Look through the entries for the string "status" and copy every line where it shows up.
[[ Given records open ]]
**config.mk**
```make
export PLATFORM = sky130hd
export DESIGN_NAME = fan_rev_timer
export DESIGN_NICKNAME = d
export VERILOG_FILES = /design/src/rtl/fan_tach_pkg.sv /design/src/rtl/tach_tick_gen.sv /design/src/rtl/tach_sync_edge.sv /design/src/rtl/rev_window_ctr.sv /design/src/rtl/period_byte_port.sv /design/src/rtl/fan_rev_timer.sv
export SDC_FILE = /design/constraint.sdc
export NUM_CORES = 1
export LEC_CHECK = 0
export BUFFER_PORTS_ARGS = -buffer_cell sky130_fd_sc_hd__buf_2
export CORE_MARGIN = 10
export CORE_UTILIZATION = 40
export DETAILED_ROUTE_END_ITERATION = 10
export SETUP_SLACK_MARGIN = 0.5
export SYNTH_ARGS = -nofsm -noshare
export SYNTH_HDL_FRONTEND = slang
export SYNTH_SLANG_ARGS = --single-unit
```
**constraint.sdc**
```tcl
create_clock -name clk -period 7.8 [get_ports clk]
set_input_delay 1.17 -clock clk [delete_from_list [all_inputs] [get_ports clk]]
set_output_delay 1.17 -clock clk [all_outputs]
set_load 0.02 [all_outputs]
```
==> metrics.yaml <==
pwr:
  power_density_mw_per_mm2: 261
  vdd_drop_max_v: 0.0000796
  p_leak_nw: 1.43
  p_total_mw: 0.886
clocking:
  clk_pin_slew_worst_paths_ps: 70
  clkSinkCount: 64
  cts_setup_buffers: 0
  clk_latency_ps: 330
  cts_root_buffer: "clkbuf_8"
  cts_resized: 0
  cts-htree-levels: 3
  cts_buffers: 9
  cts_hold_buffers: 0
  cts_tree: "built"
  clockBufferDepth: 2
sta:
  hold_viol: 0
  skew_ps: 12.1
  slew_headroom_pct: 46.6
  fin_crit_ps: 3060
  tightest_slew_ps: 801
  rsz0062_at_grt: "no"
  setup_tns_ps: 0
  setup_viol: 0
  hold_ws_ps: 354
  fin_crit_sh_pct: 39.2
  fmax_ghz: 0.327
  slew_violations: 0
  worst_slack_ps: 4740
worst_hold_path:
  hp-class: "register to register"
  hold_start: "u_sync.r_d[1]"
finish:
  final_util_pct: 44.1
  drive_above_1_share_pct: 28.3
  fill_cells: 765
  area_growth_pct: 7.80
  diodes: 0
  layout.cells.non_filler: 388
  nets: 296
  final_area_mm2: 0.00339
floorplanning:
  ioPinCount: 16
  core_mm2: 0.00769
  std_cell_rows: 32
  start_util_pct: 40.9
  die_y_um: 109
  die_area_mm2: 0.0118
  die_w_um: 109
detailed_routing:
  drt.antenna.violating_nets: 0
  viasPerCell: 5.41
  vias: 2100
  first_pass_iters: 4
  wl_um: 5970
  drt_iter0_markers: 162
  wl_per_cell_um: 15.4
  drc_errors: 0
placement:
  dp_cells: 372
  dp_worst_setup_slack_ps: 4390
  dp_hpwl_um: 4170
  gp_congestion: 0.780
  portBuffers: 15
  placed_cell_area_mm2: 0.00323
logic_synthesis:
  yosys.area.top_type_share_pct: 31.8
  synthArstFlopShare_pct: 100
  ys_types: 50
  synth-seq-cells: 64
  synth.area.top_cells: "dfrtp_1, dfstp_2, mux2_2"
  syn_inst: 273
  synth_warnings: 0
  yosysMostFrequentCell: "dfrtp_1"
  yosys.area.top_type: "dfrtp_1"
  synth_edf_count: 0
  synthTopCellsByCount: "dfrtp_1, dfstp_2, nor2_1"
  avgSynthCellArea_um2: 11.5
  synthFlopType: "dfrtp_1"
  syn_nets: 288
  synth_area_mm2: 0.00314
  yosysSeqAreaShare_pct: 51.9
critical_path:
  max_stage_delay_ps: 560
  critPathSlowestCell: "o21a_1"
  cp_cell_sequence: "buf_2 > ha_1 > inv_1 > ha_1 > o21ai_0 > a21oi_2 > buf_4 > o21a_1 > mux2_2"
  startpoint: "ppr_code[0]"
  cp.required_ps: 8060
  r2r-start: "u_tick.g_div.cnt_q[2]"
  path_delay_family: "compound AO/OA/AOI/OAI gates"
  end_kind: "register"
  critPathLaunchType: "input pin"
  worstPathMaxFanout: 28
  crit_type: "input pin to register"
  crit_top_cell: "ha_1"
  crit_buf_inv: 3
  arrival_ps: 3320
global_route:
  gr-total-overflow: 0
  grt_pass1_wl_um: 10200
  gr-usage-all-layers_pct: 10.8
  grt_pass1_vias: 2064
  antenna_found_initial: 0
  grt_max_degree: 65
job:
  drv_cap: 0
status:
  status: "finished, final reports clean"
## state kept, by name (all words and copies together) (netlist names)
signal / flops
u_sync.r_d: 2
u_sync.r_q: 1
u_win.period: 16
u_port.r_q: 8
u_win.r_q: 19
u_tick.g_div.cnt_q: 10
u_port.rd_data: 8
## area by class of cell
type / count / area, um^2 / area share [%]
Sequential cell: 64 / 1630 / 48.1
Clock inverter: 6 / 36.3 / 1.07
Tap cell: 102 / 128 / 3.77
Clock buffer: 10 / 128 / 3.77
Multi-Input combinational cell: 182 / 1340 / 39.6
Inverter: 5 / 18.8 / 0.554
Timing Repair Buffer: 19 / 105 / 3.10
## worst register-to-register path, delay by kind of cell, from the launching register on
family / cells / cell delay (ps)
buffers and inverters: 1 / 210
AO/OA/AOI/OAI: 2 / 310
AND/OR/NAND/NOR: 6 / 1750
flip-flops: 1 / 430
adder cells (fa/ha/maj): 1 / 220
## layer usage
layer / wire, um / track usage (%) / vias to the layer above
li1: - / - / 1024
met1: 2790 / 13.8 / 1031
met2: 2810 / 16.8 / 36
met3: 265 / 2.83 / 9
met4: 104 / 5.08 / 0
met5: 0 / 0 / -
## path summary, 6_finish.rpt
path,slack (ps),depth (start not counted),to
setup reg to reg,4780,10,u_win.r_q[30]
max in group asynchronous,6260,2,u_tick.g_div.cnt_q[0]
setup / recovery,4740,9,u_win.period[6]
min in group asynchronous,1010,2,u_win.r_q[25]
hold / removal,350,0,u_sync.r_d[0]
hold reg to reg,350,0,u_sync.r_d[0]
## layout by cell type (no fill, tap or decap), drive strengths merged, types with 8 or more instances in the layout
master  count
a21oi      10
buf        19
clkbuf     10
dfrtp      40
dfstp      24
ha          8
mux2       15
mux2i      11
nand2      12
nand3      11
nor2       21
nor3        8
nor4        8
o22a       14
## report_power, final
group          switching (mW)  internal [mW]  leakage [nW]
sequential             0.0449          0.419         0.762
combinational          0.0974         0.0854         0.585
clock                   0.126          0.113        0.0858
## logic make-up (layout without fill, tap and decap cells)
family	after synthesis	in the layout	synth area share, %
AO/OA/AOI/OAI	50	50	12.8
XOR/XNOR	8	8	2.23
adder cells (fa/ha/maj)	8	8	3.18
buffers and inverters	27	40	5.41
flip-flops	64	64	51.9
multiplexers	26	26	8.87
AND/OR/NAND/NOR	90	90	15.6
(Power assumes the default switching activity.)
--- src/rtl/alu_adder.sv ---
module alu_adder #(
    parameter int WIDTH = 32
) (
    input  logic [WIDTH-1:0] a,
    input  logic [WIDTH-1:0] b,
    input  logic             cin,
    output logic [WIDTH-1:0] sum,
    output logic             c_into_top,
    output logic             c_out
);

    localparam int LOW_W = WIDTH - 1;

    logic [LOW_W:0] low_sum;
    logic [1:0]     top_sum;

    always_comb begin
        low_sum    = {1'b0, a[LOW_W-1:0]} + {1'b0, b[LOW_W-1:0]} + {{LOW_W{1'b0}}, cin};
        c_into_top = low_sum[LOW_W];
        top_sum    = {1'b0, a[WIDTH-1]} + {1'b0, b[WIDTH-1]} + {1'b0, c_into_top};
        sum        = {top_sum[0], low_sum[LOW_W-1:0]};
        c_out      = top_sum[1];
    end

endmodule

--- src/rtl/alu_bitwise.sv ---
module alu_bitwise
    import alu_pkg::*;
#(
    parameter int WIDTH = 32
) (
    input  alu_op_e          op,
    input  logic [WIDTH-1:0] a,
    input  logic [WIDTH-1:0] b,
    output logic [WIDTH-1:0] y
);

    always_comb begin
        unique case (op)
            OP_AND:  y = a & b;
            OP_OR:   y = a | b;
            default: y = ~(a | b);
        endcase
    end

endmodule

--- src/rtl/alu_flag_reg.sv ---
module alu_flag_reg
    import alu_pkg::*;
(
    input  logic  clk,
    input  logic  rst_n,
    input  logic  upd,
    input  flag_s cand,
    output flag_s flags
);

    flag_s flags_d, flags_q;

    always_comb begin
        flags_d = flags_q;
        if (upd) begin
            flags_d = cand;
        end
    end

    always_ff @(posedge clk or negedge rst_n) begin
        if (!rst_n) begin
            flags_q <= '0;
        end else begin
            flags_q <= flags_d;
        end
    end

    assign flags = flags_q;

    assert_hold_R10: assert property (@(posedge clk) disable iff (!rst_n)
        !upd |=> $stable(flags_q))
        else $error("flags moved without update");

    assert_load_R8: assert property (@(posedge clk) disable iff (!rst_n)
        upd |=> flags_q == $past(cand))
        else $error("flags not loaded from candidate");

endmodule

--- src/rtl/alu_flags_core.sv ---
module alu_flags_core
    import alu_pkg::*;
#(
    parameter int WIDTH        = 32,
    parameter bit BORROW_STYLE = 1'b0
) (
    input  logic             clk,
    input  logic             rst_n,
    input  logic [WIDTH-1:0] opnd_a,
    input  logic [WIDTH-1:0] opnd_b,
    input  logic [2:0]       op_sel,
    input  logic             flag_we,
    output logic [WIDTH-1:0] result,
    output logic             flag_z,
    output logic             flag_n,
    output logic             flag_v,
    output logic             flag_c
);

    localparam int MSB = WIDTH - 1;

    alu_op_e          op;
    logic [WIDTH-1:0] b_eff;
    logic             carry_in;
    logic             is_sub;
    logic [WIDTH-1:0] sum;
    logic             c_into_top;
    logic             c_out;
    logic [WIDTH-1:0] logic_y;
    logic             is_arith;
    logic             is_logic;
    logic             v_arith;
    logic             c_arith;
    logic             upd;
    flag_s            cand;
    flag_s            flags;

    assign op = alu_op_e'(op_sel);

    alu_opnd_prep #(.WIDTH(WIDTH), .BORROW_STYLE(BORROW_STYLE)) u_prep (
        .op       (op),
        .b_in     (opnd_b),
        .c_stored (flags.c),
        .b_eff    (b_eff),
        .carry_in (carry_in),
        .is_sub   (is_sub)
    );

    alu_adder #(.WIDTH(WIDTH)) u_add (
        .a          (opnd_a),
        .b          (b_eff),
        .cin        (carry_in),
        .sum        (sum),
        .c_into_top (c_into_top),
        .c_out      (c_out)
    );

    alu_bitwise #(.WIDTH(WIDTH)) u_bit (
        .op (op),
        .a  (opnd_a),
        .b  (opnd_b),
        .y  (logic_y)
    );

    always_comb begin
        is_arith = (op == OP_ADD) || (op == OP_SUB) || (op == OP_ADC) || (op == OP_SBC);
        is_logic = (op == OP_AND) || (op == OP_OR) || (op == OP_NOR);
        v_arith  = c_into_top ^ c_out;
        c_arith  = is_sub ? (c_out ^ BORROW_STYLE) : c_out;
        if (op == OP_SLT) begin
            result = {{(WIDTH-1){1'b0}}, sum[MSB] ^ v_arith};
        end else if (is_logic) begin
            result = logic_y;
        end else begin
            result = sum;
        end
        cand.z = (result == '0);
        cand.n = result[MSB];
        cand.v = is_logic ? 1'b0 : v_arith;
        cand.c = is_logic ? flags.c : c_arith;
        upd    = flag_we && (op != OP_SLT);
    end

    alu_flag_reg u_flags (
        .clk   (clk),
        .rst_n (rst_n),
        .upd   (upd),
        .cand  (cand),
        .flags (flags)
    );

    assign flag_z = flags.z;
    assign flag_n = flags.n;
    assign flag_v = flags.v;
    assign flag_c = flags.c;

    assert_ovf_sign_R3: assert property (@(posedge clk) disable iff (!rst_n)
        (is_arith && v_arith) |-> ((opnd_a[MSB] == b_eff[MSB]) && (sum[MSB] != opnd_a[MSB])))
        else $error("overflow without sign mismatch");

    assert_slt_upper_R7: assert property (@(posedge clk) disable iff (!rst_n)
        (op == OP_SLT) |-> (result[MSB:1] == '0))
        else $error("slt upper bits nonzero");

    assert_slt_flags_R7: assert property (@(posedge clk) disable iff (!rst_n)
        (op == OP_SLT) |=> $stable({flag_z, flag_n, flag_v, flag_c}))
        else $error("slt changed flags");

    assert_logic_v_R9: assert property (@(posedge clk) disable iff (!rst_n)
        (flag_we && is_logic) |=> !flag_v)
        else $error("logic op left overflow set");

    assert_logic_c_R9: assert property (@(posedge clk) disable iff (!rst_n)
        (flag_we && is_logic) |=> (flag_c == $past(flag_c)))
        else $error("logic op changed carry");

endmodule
[[ Given records closed ]]
Written solution:
status:
  status: "finished, final reports clean"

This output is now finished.